In [2]:
import numpy as np
import pylab as plt

import networkx as nx
import random as rand


# Policy gradient methods

In the previous methods we construct the policy solving a fixed point problem on the **Q-function**. This function allows to evaluate the action policy choose by the policy.

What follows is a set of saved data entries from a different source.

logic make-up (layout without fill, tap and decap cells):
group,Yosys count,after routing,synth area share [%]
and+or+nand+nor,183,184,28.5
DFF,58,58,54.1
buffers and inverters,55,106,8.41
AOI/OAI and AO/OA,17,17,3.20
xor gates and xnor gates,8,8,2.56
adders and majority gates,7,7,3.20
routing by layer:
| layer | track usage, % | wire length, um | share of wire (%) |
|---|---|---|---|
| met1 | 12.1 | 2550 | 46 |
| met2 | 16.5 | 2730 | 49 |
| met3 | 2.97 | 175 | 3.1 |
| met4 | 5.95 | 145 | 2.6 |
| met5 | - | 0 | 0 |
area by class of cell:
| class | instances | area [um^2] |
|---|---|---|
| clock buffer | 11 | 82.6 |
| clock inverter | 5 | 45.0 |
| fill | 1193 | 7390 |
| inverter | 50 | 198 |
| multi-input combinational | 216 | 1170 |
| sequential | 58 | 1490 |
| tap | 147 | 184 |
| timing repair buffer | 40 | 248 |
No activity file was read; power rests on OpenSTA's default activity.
<file path="config.mk">
export PLATFORM = sky130hd
export DESIGN_NAME = encode_scheduler_flat
export DESIGN_NICKNAME = d
export VERILOG_FILES = /design/src/rtl/encode_pkg.sv /design/src/rtl/encode_scheduler_if.sv /design/src/rtl/encode_scheduler_rr_arbiter.sv /design/src/rtl/encode_scheduler.sv /design/src/flat_wrapper.sv
export SDC_FILE = /design/constraint.sdc
export NUM_CORES = 1
export LEC_CHECK = 0
export ABC_AREA = 0
export ABC_CLOCK_PERIOD_IN_PS = 4600
export CAP_MARGIN = 20
export CORE_MARGIN = 5
export CORE_UTILIZATION = 46
export DETAILED_ROUTE_END_ITERATION = 7
export GPL_ROUTABILITY_DRIVEN = 0
export HOLD_SLACK_MARGIN = 0.05
export PLACE_DENSITY_LB_ADDON = 0.05
export SLEW_MARGIN = 20
export SYNTH_ARGS = -nofsm -noshare
export SYNTH_HDL_FRONTEND = slang
export SYNTH_HIERARCHICAL = 1
export SYNTH_SLANG_ARGS = --single-unit
export TNS_END_PERCENT = 1
</file>
<file path="constraint.sdc">
create_clock -name clk -period 4.6 [get_ports clk]
set_input_delay 0.46 -clock clk [delete_from_list [all_inputs] [get_ports clk]]
set_output_delay 0.46 -clock clk [all_outputs]
set_load 0.02 [all_outputs]
</file>
**config.mk**
```make
export PLATFORM = sky130hd
export DESIGN_NAME = data_mem_access_unit
export DESIGN_NICKNAME = d
export VERILOG_FILES = /design/src/rtl/data_mem_access_unit.sv
export SDC_FILE = /design/constraint.sdc
export NUM_CORES = 1
export LEC_CHECK = 0
export CORE_ASPECT_RATIO = 0.9
export CORE_MARGIN = 3
export CORE_UTILIZATION = 48
export CTS_CLUSTER_SIZE = 16
export DETAILED_ROUTE_END_ITERATION = 10
export PLACE_DENSITY = 0.9
export SLEW_MARGIN = 20
export SYNTH_ARGS = -nofsm -noshare
export SYNTH_HDL_FRONTEND = slang
export SYNTH_SLANG_ARGS = --single-unit
```
**constraint.sdc**
```tcl
create_clock -name clk -period 4.1 [get_ports clk]
set_input_delay 0.82 -clock clk [delete_from_list [all_inputs] [get_ports clk]]
set_output_delay 0.82 -clock clk [all_outputs]
set_load 0.02 [all_outputs]
```
**src/rtl/data_mem_access_unit.sv**
```systemverilog
// MEM-stage load/store engine: turns load/store requests into word-bus transactions on a
// variable-latency data memory. Optional macro MISALIGN_TRAP_EN traps misaligned H/W accesses.
module data_mem_access_unit #(
  parameter int unsigned TIMEOUT_CYCLES = 64
) (
  input  logic        clk,
  input  logic        reset,
  input  logic        mem_read,
  input  logic        mem_write,
  input  logic [2:0]  func3,
  input  logic [31:0] mem_address,
  input  logic [31:0] mem_write_data,
  output logic [31:0] read_data,
  output logic        busywait,
  output logic        bus_error,
  output logic        dm_req,
  output logic        dm_we,
  output logic [29:0] dm_addr,
  output logic [3:0]  dm_byte_en,
  output logic [31:0] dm_wdata,
  input  logic [31:0] dm_rdata,
  input  logic        dm_ack
);

  typedef enum logic [1:0] {StIdle, StAccess, StDone} state_e;
  typedef enum logic [1:0] {SzByte, SzHalf, SzWord} size_e;

  localparam logic [7:0] TmoLast = 8'(TIMEOUT_CYCLES - 1);

  state_e     state;
  logic [7:0] tmo_cnt;

  // Attributes of the in-flight access, needed to extract the load result on ACK.
  logic       op_load;
  logic       op_unsigned;
  size_e      op_size;
  logic [1:0] op_lane;

  logic        req;
  logic        misaligned;
  logic        trap;
  size_e       size;
  logic [1:0]  lane;
  logic [3:0]  byte_en;
  logic [31:0] wdata;

  // A simultaneous read+write is a store, so mem_write alone selects the decode table.
  always_comb begin
    req  = mem_read | mem_write;
    size = SzWord;
    if (mem_write) begin
      unique case (func3[1:0])
        2'b00:   size = SzByte;
        2'b01:   size = SzHalf;
        default: size = SzWord;
      endcase
    end else begin
      unique case (func3)
        3'b000, 3'b100: size = SzByte;
        3'b001, 3'b101: size = SzHalf;
        default:        size = SzWord;
      endcase
    end
  end

  always_comb begin
    lane    = 2'b00;
    byte_en = 4'b1111;
    wdata   = mem_write_data;
    unique case (size)
      SzByte: begin
        lane    = mem_address[1:0];
        byte_en = 4'b0001 << mem_address[1:0];
        wdata   = {4{mem_write_data[7:0]}};
      end
      SzHalf: begin
        lane    = {mem_address[1], 1'b0};
        byte_en = mem_address[1] ? 4'b1100 : 4'b0011;
        wdata   = {2{mem_write_data[15:0]}};
      end
      default: begin
        lane    = 2'b00;
        byte_en = 4'b1111;
        wdata   = mem_write_data;
      end
    endcase
  end

`ifdef MISALIGN_TRAP_EN
  assign misaligned = ((size == SzHalf) && mem_address[0]) ||
                      ((size == SzWord) && (mem_address[1:0] != 2'b00));
`else
  assign misaligned = 1'b0;
`endif

  assign trap = req & misaligned;

  // Combinational so the pipeline freezes in the same cycle the request appears.
  assign busywait = reset & ((state == StAccess) | ((state == StIdle) & req));

  logic [7:0]  ld_byte;
  logic [15:0] ld_half;
  logic [31:0] ld_ext;

  always_comb begin
    ld_byte = dm_rdata[{op_lane, 3'b000} +: 8];
    ld_half = op_lane[1] ? dm_rdata[31:16] : dm_rdata[15:0];
    unique case (op_size)
      SzByte:  ld_ext = {{24{~op_unsigned & ld_byte[7]}}, ld_byte};
      SzHalf:  ld_ext = {{16{~op_unsigned & ld_half[15]}}, ld_half};
      default: ld_ext = dm_rdata;
    endcase
  end

  always_ff @(posedge clk or negedge reset) begin
    if (!reset) begin
      state       <= StIdle;
      tmo_cnt     <= 8'd0;
      read_data   <= 32'd0;
      bus_error   <= 1'b0;
      dm_req      <= 1'b0;
      dm_we       <= 1'b0;
      dm_addr     <= 30'd0;
      dm_byte_en  <= 4'd0;
      dm_wdata    <= 32'd0;
      op_load     <= 1'b0;
      op_unsigned <= 1'b0;
      op_size     <= SzWord;
      op_lane     <= 2'b00;
    end else begin
      bus_error <= 1'b0;
      unique case (state)
        StIdle: begin
          if (trap) begin
            read_data <= 32'd0;
            bus_error <= 1'b1;
            state     <= StDone;
          end else if (req) begin
            dm_req      <= 1'b1;
            dm_we       <= mem_write;
            dm_addr     <= mem_address[31:2];
            dm_byte_en  <= byte_en;
            dm_wdata    <= wdata;
            op_load     <= ~mem_write;
            op_unsigned <= func3[2];
            op_size     <= size;
            op_lane     <= lane;
            tmo_cnt     <= 8'd0;
            state       <= StAccess;
          end
        end
        StAccess: begin
          if (dm_ack) begin
            dm_req <= 1'b0;
            if (op_load) begin
              read_data <= ld_ext;
            end
            state <= StDone;
          end else if (tmo_cnt == TmoLast) begin
            dm_req    <= 1'b0;
            read_data <= 32'd0;
            bus_error <= 1'b1;
            state     <= StDone;
          end else begin
            tmo_cnt <= tmo_cnt + 8'd1;
          end
        end
        StDone: begin
          state <= StIdle;
        end
        default: begin
          state <= StIdle;
        end
      endcase
    end
  end

endmodule

```
Word level (Yosys, flattened, before mapping)
Cells that the tools add are included.

word-level totals
  register bits = 117
  bits in latches = 0
  memory bits (writable) = 0
  memory bits (read-only) = 0
  bits of input ports = 104
  output and inout port bits = 102
  word-level logic and storage cells = 78
  memories = 0

operators by class
  $add $sub $neg = 1
  multiply operators = 0
  div/mod/pow operators = 0
  magnitude comparators = 0
  eq/ne operators = 13
  shifts and indexed selects = 2
  mux-type cells = 27
  bitwise operators = 8
  reductions and logical operators = 14

operators by type and width
  kind                   number
  $pmux W32 S2           2
  $mux W32               3
  $shiftx A32 B6 Y8      1
  $mux W8                3
  $mux W16               1
  $pmux W2 S2            4
  $pmux W8 S2            1
  $add A8 B1 Y8 const B  1
  $eq A2 B1 Y1 const B   4
  $eq A8 B6 Y1 const B   1
  $logic_not A2 Y1       4
  $mux W2                4
  $pmux W4 S2            1
  $eq A3 B3 Y1 const B   2
  $mux W1                6
  $ne A2 B2 Y1 const B   3
  $reduce_and A3 Y1      2
  $and A1 B1 Y1          4
  $mux W4                1
  $reduce_and A2 Y1      2
  $reduce_and A4 Y1      1
  $reduce_bool A2 Y1     2
  $reduce_or A2 Y1       2
  $shl A1 B2 Y4 const A  1
  7 further kinds        9

Depth between registers and ports, before layout
  word-level depth = 6
  depth in mapped cells = 7
  gate-level depth less buffers = 5

Least setup slack after synthesis
OpenSTA, ideal clock, no wires.

  path kind = input port to output port
  from = input port mem_write
  to = output port busywait
  arrival time = 1,749 ps
  data required time = 3,280 ps
  path slack = 1,531 ps
  stages on the path = 3
  path buffers = 1
  path through = o21ai_1 > clkbuf_1 > a21boi_0

on the way
  longest elaborated chain between the ends = 4

ends and longest elaborated chain
  item           RTL line  source
  from (decl)    9         input logic mem_write,
  $or A1 B1 Y1   49        req = mem_read | mem_write;
  $and A1 B1 Y1  99        assign busywait = reset & ((state == StAccess) | ((state == StIdle) & req));
  $or A1 B1 Y1   99
  $and A1 B1 Y1  99
  to (decl)      14        output logic busywait,

No other way between the ends.

Final worst setup path
Same ends and word-level chain as after synthesis.

==> impl_metrics.tcl <==
set metrics [dict create \
    status "finished clean" \
    syn_avg_cell_area_sq_um 9.760 \
    crit_chain "clkdlybuf4s50_1 -> o21ai_4 -> a21boi_0 -> clkdlybuf4s50_1" \
    crit_slowest_cell "clkdlybuf4s50_1" \
    cellPowerDensity_nw_per_um2 821.6 \
    post_cts_resized 0 \
    synth_cell_types 44 \
    final_common_cell "clkdlybuf4s50_1" \
    drt_iter0_markers 372 \
    clk_latency_ns 0.41 \
    crit_required_ns 3.28 \
    fmax_mhz 322.8 \
    ys_ff_latch 117 \
    path_clk_slew_ns 0.05 \
    cts_made_buffers 17 \
    crit_top_cell "clkdlybuf4s50_1" \
    yosysSeqAreaShare_pct 54.97 \
    slowest_delay_ns 0.63 \
    critPathMaxFanout 4 \
    grt_usage_pct 26.40 \
    vias 4803 \
    final_util_pct 76.96 \
    power_mw 6.646 \
    syn_area_sq_um 5329 \
    syn_nets 651 \
    nNetsFinal 843 \
    num_io_pins 206 \
    core-area_sq_um 10510 \
    cts_max_path_buffers 2 \
    wl_per_cell_microns 18.24 \
    min_period_ns 3.098 \
    fillerInstances 672 \
    path_buf_inv 2 \
    dr.pass1.iters 5 \
    port_buffers 205 \
    synthSimpleGateAreaFrac_pct 18.10 \
    crit_type "in2out" \
    h-tree-depth 4 \
    synth-compound-area-share_pct 15.64 \
    cts_root_buf "clkbuf_16" \
    rsz0062_at_grt "no" \
    die_area_sq_um 12400 \
    syn_to_final_growth_pct 51.80 \
    path_delay_family "buffers and inverters" \
    diodes 0 \
    crit_path_start_kind "input port" \
    mostFrequentLayoutCells "204 x clkdlybuf4s50_1, 164 x nand2_1, 116 x dfrtp_1" \
    grt_pass1_vias 4929 \
    clock_sinks 117 \
    dpl.hpwl_microns 11030 \
    setup_violations 0 \
    synthCells 546 \
    skew_ns 0.009017 \
    initial_core_util_pct 50.70 \
    min_period_over_period_pct 75.55 \
    wirelength_microns 16030 \
    grt_pass1_wl_microns 25430 \
    p_leak_nw 3.610 \
    drc_errors 0 \
    ant_nets 0 \
    viasPerCell 5.464 \
    synth_mux_area_share_pct 7.889 \
    hold_buffers 0 \
    antenna_found_initial 0 \
    tns_ns 0 \
    ys_warn_count 0 \
    place_congestion 0.8651 \
    grt_start_max_net_pins 109 \
    hp-class "reg2reg" \
    worstPathArrival_ns 2.28 \
    slew_viol_final 0 \
    synth-xor-area-share_pct 0 \
    dieHeight_microns 106.0 \
    drive_above_1_share_pct 8.267 \
    drv_cap 0 \
    fp.dieW_microns 117.1 \
    yosys.area_share.adder_pct 0.2348 \
    cts_tree "built" \
    synth_top_family_by_area "simple AND/OR/NAND/NOR gates" \
    crit_path_end_kind "output port" \
    slew_headroom_pct 25.72 \
    rows 35 \
    grt.overflow.total 0 \
    hold_viol 0 \
    cts_setup_buffers 0 \
    tightest_slew_ns 1.102 \
    ir_worst_vdd_mv 0.4914 \
]
## state kept, by name (all words and copies together) (netlist names)
signal	count
bus_error	1
dm_addr	30
dm_byte_en	4
dm_req	1
dm_wdata	32
dm_we	1
op_lane	2
op_load	1
op_size	2
op_unsigned	1
read_data	32
state	2
tmo_cnt	8
## report_power, final
part | switching, mW | total [mW] | internal, mW
Clock | 0.515 | 1.62 | 1.10
Sequential | 0.412 | 2.09 | 1.68
Combinational | 1.57 | 2.94 | 1.37
Total | 2.49 | 6.65 | 4.15
### src/rtl/fpu_add_issue_ctrl.sv
// Issue controller sitting between the core FP-add request channel and a
// multi-cycle adder: resolves rounding mode, issues once, waits with timeout.
module fpu_add_issue_ctrl #(
    parameter int PARAM_Fp_size = 32,
    parameter int TIMEOUT       = 4
) (
    input  logic                     clk,
    input  logic                     rst,
    input  logic                     op_valid,
    output logic                     op_ready,
    input  logic [4:0]               op_rd,
    input  logic                     op_sub,
    input  logic [2:0]               op_rm,
    input  logic [PARAM_Fp_size-1:0] op_a,
    input  logic [PARAM_Fp_size-1:0] op_b,
    input  logic [2:0]               frm,
    output logic                     add_req,
    output logic [2:0]               add_rm,
    output logic [PARAM_Fp_size-1:0] add_a,
    output logic [PARAM_Fp_size-1:0] add_b,
    input  logic                     add_valid,
    input  logic [PARAM_Fp_size-1:0] add_out,
    output logic                     wb_valid,
    input  logic                     wb_ready,
    output logic [4:0]               wb_rd,
    output logic [PARAM_Fp_size-1:0] wb_data,
    output logic                     wb_illegal,
    output logic                     wb_timeout,
    output logic                     err_stray
);

    localparam int W  = PARAM_Fp_size;
    localparam int CW = $clog2(TIMEOUT + 1);
    localparam logic [W-1:0] QNAN = W'(32'h7FC0_0000);

    typedef enum logic [1:0] {IDLE, ISSUE, WAIT, WB} state_t;

    state_t          state_q, state_d;
    logic [4:0]      rd_q, rd_d;
    logic [W-1:0]    a_q, a_d, b_q, b_d, data_q, data_d;
    logic [2:0]      rm_q, rm_d;
    logic            ill_q, ill_d, to_q, to_d, stray_q, stray_d;
    logic [CW-1:0]   cnt_q, cnt_d;
    logic [2:0]      rm_res;

    assign rm_res = (op_rm == 3'b111) ? frm : op_rm;

    always_comb begin
        state_d = state_q;
        rd_d    = rd_q;
        a_d     = a_q;
        b_d     = b_q;
        rm_d    = rm_q;
        data_d  = data_q;
        ill_d   = ill_q;
        to_d    = to_q;
        cnt_d   = cnt_q;
        // The adder only ever answers in WAIT; anything else is a protocol error.
        stray_d = stray_q | (add_valid && (state_q != WAIT));
        unique case (state_q)
            IDLE: begin
                if (op_valid) begin
                    rd_d   = op_rd;
                    a_d    = op_a;
                    b_d    = {op_b[W-1] ^ op_sub, op_b[W-2:0]};
                    rm_d   = rm_res;
                    data_d = '0;
                    ill_d  = 1'b0;
                    to_d   = 1'b0;
                    cnt_d  = '0;
                    if (rm_res inside {3'b101, 3'b110, 3'b111}) begin
                        ill_d   = 1'b1;
                        state_d = WB;
                    end else begin
                        state_d = ISSUE;
                    end
                end
            end
            ISSUE: begin
                cnt_d   = '0;
                state_d = WAIT;
            end
            WAIT: begin
                if (add_valid) begin
                    data_d  = add_out;
                    state_d = WB;
                end else begin
                    cnt_d = cnt_q + CW'(1);
                    if (cnt_q == CW'(TIMEOUT - 1)) begin
                        data_d  = QNAN;
                        to_d    = 1'b1;
                        state_d = WB;
                    end
                end
            end
            WB: begin
                if (wb_ready) state_d = IDLE;
            end
            default: state_d = IDLE;
        endcase
    end

    always_ff @(posedge clk or posedge rst) begin
        if (rst) begin
            state_q <= IDLE;
            rd_q    <= '0;
            a_q     <= '0;
            b_q     <= '0;
            rm_q    <= '0;
            data_q  <= '0;
            ill_q   <= 1'b0;
            to_q    <= 1'b0;
            cnt_q   <= '0;
            stray_q <= 1'b0;
        end else begin
            state_q <= state_d;
            rd_q    <= rd_d;
            a_q     <= a_d;
            b_q     <= b_d;
            rm_q    <= rm_d;
            data_q  <= data_d;
            ill_q   <= ill_d;
            to_q    <= to_d;
            cnt_q   <= cnt_d;
            stray_q <= stray_d;
        end
    end

    assign op_ready   = (state_q == IDLE) && !rst;
    assign add_req    = (state_q == ISSUE);
    assign add_a      = a_q;
    assign add_b      = b_q;
    assign add_rm     = rm_q;
    assign wb_valid   = (state_q == WB);
    assign wb_rd      = rd_q;
    assign wb_data    = data_q;
    assign wb_illegal = ill_q;
    assign wb_timeout = to_q;
    assign err_stray  = stray_q;

endmodule
### src/rtl/eth_txarb_rr.sv
// N-channel whole-packet arbiter merging FWFT FIFOs into one tagged TX write stream.
// Define ETH_TXARB_STRICT_PRIO_EN for fixed priority (channel 0 highest); default is round-robin.
module eth_txarb_rr #(
    parameter int NCH       = 4,
    parameter int DW        = 74,
    parameter int TLAST_BIT = 1,
    parameter int TAGW      = 4
) (
    input  logic                clk,
    input  logic                rst,
    input  logic [NCH*DW-1:0]   fifo_dout,
    input  logic [NCH-1:0]      fifo_empty,
    output logic [NCH-1:0]      fifo_rd_en,
    output logic [TAGW+DW-1:0]  din,
    input  logic                full,
    output logic                wr_en
);
    localparam int GW = (NCH > 1) ? $clog2(NCH) : 1;

    typedef enum logic {IDLE, SEND} state_t;

    state_t         state, next_state;
    logic [GW-1:0]  grant;
    logic [GW-1:0]  pick;
    logic           any_req;
    logic           pop;
    logic           cur_empty;
    logic [DW-1:0]  cur_word;

`ifndef ETH_TXARB_STRICT_PRIO_EN
    logic [GW-1:0]  last_grant;
`endif

    // Candidate grant for the next packet, evaluated while idle
    always_comb begin : pick_blk
`ifdef ETH_TXARB_STRICT_PRIO_EN
        pick    = '0;
        any_req = (fifo_empty != {NCH{1'b1}});
        for (int i = NCH - 1; i >= 0; i--) begin
            if (!fifo_empty[i]) pick = GW'(i);
        end
`else
        int            idx;
        logic          found;
        logic [GW-1:0] cand;
        pick    = '0;
        any_req = (fifo_empty != {NCH{1'b1}});
        found   = 1'b0;
        idx     = 0;
        cand    = '0;
        for (int i = 1; i <= NCH; i++) begin
            idx = int'(last_grant) + i;
            if (idx >= NCH) idx = idx - NCH;
            cand = GW'(idx);
            if (!found && !fifo_empty[cand]) begin
                pick  = cand;
                found = 1'b1;
            end
        end
`endif
    end

    // Mux the granted channel; the pop is combinational so full stalls within the cycle
    always_comb begin
        cur_empty  = 1'b1;
        cur_word   = '0;
        fifo_rd_en = '0;
        for (int c = 0; c < NCH; c++) begin
            if (grant == GW'(c)) begin
                cur_empty = fifo_empty[c];
                cur_word  = fifo_dout[c*DW +: DW];
            end
        end
        pop = (state == SEND) && !cur_empty && !full;
        for (int c = 0; c < NCH; c++) begin
            fifo_rd_en[c] = pop && (grant == GW'(c));
        end
    end

    always_comb begin
        next_state = state;
        case (state)
            IDLE:    if (any_req && !full) next_state = SEND;
            SEND:    if (pop && cur_word[TLAST_BIT]) next_state = IDLE;
            default: next_state = IDLE;
        endcase
    end

    always_ff @(posedge clk) begin
        if (rst) begin
            state <= IDLE;
            grant <= '0;
`ifndef ETH_TXARB_STRICT_PRIO_EN
            last_grant <= GW'(NCH - 1);
`endif
            wr_en <= 1'b0;
            din   <= '0;
        end else begin
            state <= next_state;
            if (state == IDLE && next_state == SEND) begin
                grant <= pick;
`ifndef ETH_TXARB_STRICT_PRIO_EN
                last_grant <= pick;
`endif
            end
            wr_en <= pop;
            if (pop) din <= {TAGW'(grant), cur_word};
        end
    end

endmodule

We speak about **purely critic algorithm**.

In the following we will introduce some algorithms where we compute directly the policy **minimizing a functionnal**. We speak about:
- **purely actor** if the algorithm compute only the **policy**,
- **actor-critic** if the algorithm compute the **policy** and the **Q-function**,
- **purely critic** if the algorithm compute only the **Value or Q-function**. Exemple: **DQN** method.

These algorithms are given only for policy/Q-function described by **parameters (ANN for example)** for the continuous state space framework.

We consider a parametrized **stochastic policy**: $\pi_{\theta}(\mathbf{a}\mid \mathbf{s})$ with $\theta$ the parameters and $\gamma=1$

In the Q-learning/Deep Q learning the idea was to compute/approximate a global optimum which maximize a **discounted return** defined by a fixed point problem (Bellmann optimality equation).

Since we have a parametrized policy this policy is **differentiable** function. Consequently we can maximize/minimize a functionnal of this policy using **gradient methods**.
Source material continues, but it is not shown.